Analyst at Fundación Alternativas
n 3 February, Senegalese President Macky Sall announced the postponement of the general elections scheduled for 25 February. He justified his decision on the grounds of a conflict between the National Assembly and the Constitutional Council, due to the launching of an investigation by Parliament to inspect the Electoral Commission, which is in charge of approving presidential candidates. But the delay of the elections is only the tip of the iceberg of a long-standing tension. Senegal is known as Africa’s most stable country, having suffered no civil wars or coups, but recently its democratic quality has been seriously undermined.

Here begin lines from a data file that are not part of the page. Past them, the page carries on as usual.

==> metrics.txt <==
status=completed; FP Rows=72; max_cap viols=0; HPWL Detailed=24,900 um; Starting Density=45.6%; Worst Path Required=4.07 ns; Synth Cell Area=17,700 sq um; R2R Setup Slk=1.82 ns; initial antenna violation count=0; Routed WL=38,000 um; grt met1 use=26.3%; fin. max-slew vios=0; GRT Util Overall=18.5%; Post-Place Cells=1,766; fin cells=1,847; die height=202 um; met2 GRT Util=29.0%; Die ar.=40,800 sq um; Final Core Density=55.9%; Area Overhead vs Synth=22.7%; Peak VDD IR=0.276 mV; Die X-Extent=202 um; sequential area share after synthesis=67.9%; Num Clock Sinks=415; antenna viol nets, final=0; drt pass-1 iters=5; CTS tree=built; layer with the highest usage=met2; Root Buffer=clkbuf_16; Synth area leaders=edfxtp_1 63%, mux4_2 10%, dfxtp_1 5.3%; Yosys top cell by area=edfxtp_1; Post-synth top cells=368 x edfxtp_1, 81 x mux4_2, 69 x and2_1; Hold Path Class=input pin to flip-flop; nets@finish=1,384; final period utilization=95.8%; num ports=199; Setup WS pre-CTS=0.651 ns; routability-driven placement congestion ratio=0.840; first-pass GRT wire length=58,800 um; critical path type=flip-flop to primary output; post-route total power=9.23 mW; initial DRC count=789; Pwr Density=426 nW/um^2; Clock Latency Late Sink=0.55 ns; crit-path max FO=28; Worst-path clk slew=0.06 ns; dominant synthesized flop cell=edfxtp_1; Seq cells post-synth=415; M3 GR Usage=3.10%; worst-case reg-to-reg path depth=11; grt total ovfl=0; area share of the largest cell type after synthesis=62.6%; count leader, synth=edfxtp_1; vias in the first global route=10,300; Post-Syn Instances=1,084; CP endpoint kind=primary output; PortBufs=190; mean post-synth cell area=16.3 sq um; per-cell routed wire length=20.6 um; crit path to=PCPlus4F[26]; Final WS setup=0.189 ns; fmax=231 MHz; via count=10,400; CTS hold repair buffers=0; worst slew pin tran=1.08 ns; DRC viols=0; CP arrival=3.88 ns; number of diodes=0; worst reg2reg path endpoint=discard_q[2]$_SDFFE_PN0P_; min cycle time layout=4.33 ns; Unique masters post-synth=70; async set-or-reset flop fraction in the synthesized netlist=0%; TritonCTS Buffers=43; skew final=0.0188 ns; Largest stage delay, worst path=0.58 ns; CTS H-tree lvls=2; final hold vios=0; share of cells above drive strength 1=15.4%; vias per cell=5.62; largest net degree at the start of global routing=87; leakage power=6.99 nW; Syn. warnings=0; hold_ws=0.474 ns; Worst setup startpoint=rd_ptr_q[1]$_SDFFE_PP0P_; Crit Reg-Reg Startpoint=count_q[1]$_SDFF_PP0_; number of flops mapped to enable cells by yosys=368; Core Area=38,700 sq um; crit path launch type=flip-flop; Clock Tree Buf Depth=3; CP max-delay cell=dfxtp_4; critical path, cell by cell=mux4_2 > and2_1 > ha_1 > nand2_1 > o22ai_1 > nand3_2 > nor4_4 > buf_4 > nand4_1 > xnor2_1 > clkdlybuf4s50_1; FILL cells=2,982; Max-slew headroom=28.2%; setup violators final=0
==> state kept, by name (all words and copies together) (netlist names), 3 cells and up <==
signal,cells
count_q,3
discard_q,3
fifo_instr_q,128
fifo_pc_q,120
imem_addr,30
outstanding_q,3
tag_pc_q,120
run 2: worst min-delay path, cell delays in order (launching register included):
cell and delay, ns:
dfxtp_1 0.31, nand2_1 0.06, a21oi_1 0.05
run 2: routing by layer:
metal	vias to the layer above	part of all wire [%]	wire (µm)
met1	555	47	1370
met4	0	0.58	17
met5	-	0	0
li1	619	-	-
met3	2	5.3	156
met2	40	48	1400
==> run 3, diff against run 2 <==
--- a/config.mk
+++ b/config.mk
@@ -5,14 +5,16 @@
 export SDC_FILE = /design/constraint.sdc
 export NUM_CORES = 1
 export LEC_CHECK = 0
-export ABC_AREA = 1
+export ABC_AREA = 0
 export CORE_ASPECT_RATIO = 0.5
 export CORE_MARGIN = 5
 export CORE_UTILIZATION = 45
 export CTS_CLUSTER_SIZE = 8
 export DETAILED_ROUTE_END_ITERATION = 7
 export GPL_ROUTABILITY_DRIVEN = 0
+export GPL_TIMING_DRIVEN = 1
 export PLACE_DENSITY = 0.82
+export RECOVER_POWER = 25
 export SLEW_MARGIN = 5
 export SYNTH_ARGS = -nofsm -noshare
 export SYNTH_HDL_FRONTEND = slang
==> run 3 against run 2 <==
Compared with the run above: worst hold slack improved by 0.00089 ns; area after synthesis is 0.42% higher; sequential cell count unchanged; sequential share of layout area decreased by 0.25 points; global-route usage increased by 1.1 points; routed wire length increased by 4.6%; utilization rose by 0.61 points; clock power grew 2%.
### config.mk
export PLATFORM = sky130hd
export DESIGN_NAME = jtag_dtm_sampler
export DESIGN_NICKNAME = d
export VERILOG_FILES = /design/src/rtl/jtag_dtm_sampler.sv
export SDC_FILE = /design/constraint.sdc
export NUM_CORES = 1
export LEC_CHECK = 0
export CAP_MARGIN = 20
export CORE_MARGIN = 2
export CORE_UTILIZATION = 57
export CTS_BUF_LIST = sky130_fd_sc_hd__clkbuf_4
export CTS_CLUSTER_DIAMETER = 80
export DETAILED_ROUTE_END_ITERATION = 7
export PLACE_DENSITY = 0.82
export SETUP_SLACK_MARGIN = 0.3
export SLEW_MARGIN = 40
export SYNTH_ARGS = -nofsm -noshare
export SYNTH_HDL_FRONTEND = slang
export SYNTH_SLANG_ARGS = --single-unit
### constraint.sdc
create_clock -name clk -period 2.55 [get_ports clk]
set_input_delay 0.255 -clock clk [delete_from_list [all_inputs] [get_ports clk]]
set_output_delay 0.255 -clock clk [all_outputs]
set_load 0.005 [all_outputs]
### src/rtl/jtag_dtm_sampler.sv
// JTAG debug transport: oversamples TCK/TMS/TDI in the clk domain, runs the 1149.1 TAP
// and turns MEMACC data-register updates into single-word memory bus requests.
module jtag_dtm_sampler #(
  parameter logic [31:0] IDCODE      = 32'h1000_0001,
  parameter int          IR_W        = 5,
  parameter int          SYNC_STAGES = 2
) (
  input  logic        clk,
  input  logic        rstn,
  input  logic        jtag_pin_TCK,
  input  logic        jtag_pin_TMS,
  input  logic        jtag_pin_TDI,
  output logic        jtag_pin_TDO,
  output logic        mem_req,
  output logic        mem_we,
  output logic [31:0] mem_addr,
  output logic [31:0] mem_wdata,
  input  logic [31:0] mem_rdata,
  input  logic        mem_ack
);

  localparam logic [IR_W-1:0] IR_IDCODE = IR_W'(1);
  localparam logic [IR_W-1:0] IR_MEMACC = IR_W'(17);
  localparam int              DR_W      = 66;

  typedef enum logic [3:0] {
    TLR, RTI,
    SEL_DR, CAP_DR, SHIFT_DR, EXIT1_DR, PAUSE_DR, EXIT2_DR, UPD_DR,
    SEL_IR, CAP_IR, SHIFT_IR, EXIT1_IR, PAUSE_IR, EXIT2_IR, UPD_IR
  } tap_state_e;

  typedef enum logic [1:0] {
    DR_BYPASS,
    DR_IDCODE,
    DR_MEMACC
  } dr_sel_e;

  logic [SYNC_STAGES-1:0] tck_sync, tms_sync, tdi_sync;
  logic                   tck_prev;
  logic                   tck_s, tms_s, tdi_s;
  logic                   tck_rise, tck_fall;

  tap_state_e             state, state_next;
  dr_sel_e                dr_sel;
  logic [IR_W-1:0]        ir, ir_sr;
  logic [DR_W-1:0]        dr_sr;
  logic [31:0]            rd_latch;
  logic                   sticky_overrun;
  logic                   upd_memacc;
  logic [1:0]             upd_op;
  logic                   busy;

  // NOTE: sequential state uses non-blocking (<=) so every flop samples pre-edge values;
  // blocking here would make the synchroniser chain collapse into a single stage.
  always_ff @(posedge clk or negedge rstn) begin
    if (!rstn) begin
      tck_sync <= '0;
      tms_sync <= '0;
      tdi_sync <= '0;
      tck_prev <= 1'b0;
    end else begin
      tck_sync <= {tck_sync[SYNC_STAGES-2:0], jtag_pin_TCK};
      tms_sync <= {tms_sync[SYNC_STAGES-2:0], jtag_pin_TMS};
      tdi_sync <= {tdi_sync[SYNC_STAGES-2:0], jtag_pin_TDI};
      tck_prev <= tck_s;
    end
  end

  assign tck_s    = tck_sync[SYNC_STAGES-1];
  assign tms_s    = tms_sync[SYNC_STAGES-1];
  assign tdi_s    = tdi_sync[SYNC_STAGES-1];
  assign tck_rise = tck_s & ~tck_prev;
  assign tck_fall = ~tck_s & tck_prev;

  always_ff @(posedge clk or negedge rstn) begin
    if (!rstn) state <= TLR;
    else       state <= state_next;
  end

  // NOTE: the default assignment first keeps this block purely combinational (no latch)
  // for every state and for cycles without a TCK rise.
  always_comb begin
    state_next = state;
    if (tck_rise) begin
      case (state)
        TLR:      state_next = tms_s ? TLR      : RTI;
        RTI:      state_next = tms_s ? SEL_DR   : RTI;
        SEL_DR:   state_next = tms_s ? SEL_IR   : CAP_DR;
        CAP_DR:   state_next = tms_s ? EXIT1_DR : SHIFT_DR;
        SHIFT_DR: state_next = tms_s ? EXIT1_DR : SHIFT_DR;
        EXIT1_DR: state_next = tms_s ? UPD_DR   : PAUSE_DR;
        PAUSE_DR: state_next = tms_s ? EXIT2_DR : PAUSE_DR;
        EXIT2_DR: state_next = tms_s ? UPD_DR   : SHIFT_DR;
        UPD_DR:   state_next = tms_s ? SEL_DR   : RTI;
        SEL_IR:   state_next = tms_s ? TLR      : CAP_IR;
        CAP_IR:   state_next = tms_s ? EXIT1_IR : SHIFT_IR;
        SHIFT_IR: state_next = tms_s ? EXIT1_IR : SHIFT_IR;
        EXIT1_IR: state_next = tms_s ? UPD_IR   : PAUSE_IR;
        PAUSE_IR: state_next = tms_s ? EXIT2_IR : PAUSE_IR;
        EXIT2_IR: state_next = tms_s ? UPD_IR   : SHIFT_IR;
        UPD_IR:   state_next = tms_s ? SEL_DR   : RTI;
        default:  state_next = TLR;
      endcase
    end
  end

  always_comb begin
    dr_sel = DR_BYPASS;
    if (ir == IR_IDCODE)      dr_sel = DR_IDCODE;
    else if (ir == IR_MEMACC) dr_sel = DR_MEMACC;
  end

  // Update actions take effect on the falling TCK edge while in the Update state.
  always_ff @(posedge clk or negedge rstn) begin
    if (!rstn) begin
      ir    <= IR_IDCODE;
      ir_sr <= '0;
    end else begin
      if (state == TLR)                     ir <= IR_IDCODE;
      else if (tck_fall && state == UPD_IR) ir <= ir_sr;
      if (tck_rise) begin
        case (state)
          CAP_IR:   ir_sr <= IR_W'(1);
          SHIFT_IR: ir_sr <= {tdi_s, ir_sr[IR_W-1:1]};
          default:  ;
        endcase
      end
    end
  end

  // Each DR shifts TDI into its own MSB so the chain length matches the selected register.
  always_ff @(posedge clk or negedge rstn) begin
    if (!rstn) begin
      dr_sr <= '0;
    end else if (tck_rise) begin
      if (state == CAP_DR) begin
        case (dr_sel)
          DR_IDCODE: dr_sr <= {34'b0, IDCODE};
          DR_MEMACC: dr_sr <= {mem_addr, rd_latch, sticky_overrun, mem_req};
          default:   dr_sr <= '0;
        endcase
      end else if (state == SHIFT_DR) begin
        case (dr_sel)
          DR_IDCODE: dr_sr <= {34'b0, tdi_s, dr_sr[31:1]};
          DR_MEMACC: dr_sr <= {tdi_s, dr_sr[DR_W-1:1]};
          default:   dr_sr <= {65'b0, tdi_s};
        endcase
      end
    end
  end

  always_ff @(posedge clk or negedge rstn) begin
    if (!rstn) begin
      jtag_pin_TDO <= 1'b0;
    end else if (tck_fall) begin
      if (state == SHIFT_IR)      jtag_pin_TDO <= ir_sr[0];
      else if (state == SHIFT_DR) jtag_pin_TDO <= dr_sr[0];
    end
  end

  assign upd_memacc = tck_fall && (state == UPD_DR) && (dr_sel == DR_MEMACC);
  assign upd_op     = dr_sr[1:0];
  // An ack in the same cycle frees the bus, so a coinciding update is not an overrun.
  assign busy       = mem_req & ~mem_ack;

  always_ff @(posedge clk or negedge rstn) begin
    if (!rstn) begin
      mem_req        <= 1'b0;
      mem_we         <= 1'b0;
      mem_addr       <= '0;
      mem_wdata      <= '0;
      rd_latch       <= '0;
      sticky_overrun <= 1'b0;
    end else begin
      if (mem_req && mem_ack) begin
        mem_req <= 1'b0;
        if (!mem_we) rd_latch <= mem_rdata;
      end
      if (upd_memacc) begin
        case (upd_op)
          2'b00: sticky_overrun <= 1'b0;
          2'b01, 2'b10: begin
            if (busy) begin
              sticky_overrun <= 1'b1;
            end else begin
              mem_req  <= 1'b1;
              mem_we   <= upd_op[1];
              mem_addr <= dr_sr[65:34];
              if (upd_op[1]) mem_wdata <= dr_sr[33:2];
            end
          end
          default: ;
        endcase
      end
    end
  end

endmodule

Sall, in power since 2012, is not eligible for re-election, so his party chose the current prime minister, Amadou Ba, as its candidate. However, the delay will allow Sall to remain in office for another ten months, something that has never happened before. Moreover, the fact that he cannot run again has not prevented him from putting major obstacles in the way of the main opposition candidates. The president’s decision was to be debated in parliament, but as the session was taking place, the opposition was expelled by the Gendarmerie. The events were interpreted by the population as an attack on democracy, and protests took place in the country’s main cities. In response, the government shut down the internet and closed down a newspaper. The deterioration of Senegalese democracy is evident, and the opposition PASTEF party denounces a “constitutional coup d’état”. However, it is not an event similar to the coups in the Sahel, as the army has not been involved, nor is a geopolitical shift in Senegal’s international alliances foreseen.
In total, 25 candidates were presented, but the Constitutional Council only accepted the candidacy of 20, two of them being particularly relevant in the current unstable situation in the country. One of them, PASTEF leader Ousmane Sonko, is the favourite of the youth, as he is the main defender of their rights and makes extensive use of social networks to disseminate his messages. At the same time, he has maintained an anti-colonial discourse and is particularly critical of France. But Sonko has faced two court cases, the first for an alleged rape, of which he was acquitted, and the second for insulting the Minister of Tourism, for which he was convicted and imprisoned, and disqualified from running, despite his successive hunger strikes. Sonko’s imprisonment was not well received by the population, and both trials were followed by protests, with 19 people killed in clashes with the police. The Senegalese population is characterised by its youth, as the average age in the country is 19 and growing rapidly, with an annual increase of 2.6 per cent. In Spain, the average age is 44 and the annual growth rate is 0.8%.
The economic situation in Senegal has deteriorated in recent years, first because of the pandemic and then because of the conflict in Ukraine. This has directly affected the population’s quality of life and the labour market, forcing some to emigrate. But Sonko’s imprisonment has not brought an end to the opposition against President Sall. PASTEF chose a new candidate, Bassirou Diomaye Faye, with Sonko’s approval.
Another presidential candidate that the Constitutional Council did not allow to contest the elections was Karim Wade. The decision was based on the fact that he had French-Senegalese citizenship, and the constitution states that candidates can only have Senegalese nationality. This candidate has also raised suspicions because he is the son of former president Abdoulaye Wade, in power between 2000 and 2012 and Sall’s mentor, who has a long history of corruption, for which he served three years in prison. Karim did renounce his French nationality in order to run, but the electoral commission claimed that this had not been done at the right time, which was a major setback for Sall’s plans, as he was a candidate favourable to his interests and Ba did not have every chance of winning due to his political attrition in recent years. On the other hand, Wade denounced the irregularities of the Constitutional Council for alleged influence peddling between members of this body and the candidate Ba.
International reaction has been swift, especially from the Economic Community of West African States (ECOWAS). ECOWAS has already withdrawn from Mali, Niger and Burkina Faso, where it imposed heavy sanctions and threatened intervention due to coups d’état. Senegal is one of the organisation’s key states due to its military, economic and demographic potential. For their part, the three ECOWAS outliers have created the Alliance of Sahel States and have begun a rapid process of political, military and economic cooperation. This new organisation has accused Sall of planning a coup d’état.
Senegal has good cooperative relations with many countries because of its geo-strategic potential and natural resources, such as fertile land and hydrocarbons that will begin to be exploited in the near future. Tensions continue to rise and the outlook for Senegal is uncertain, while neighbouring countries are following developments with concern.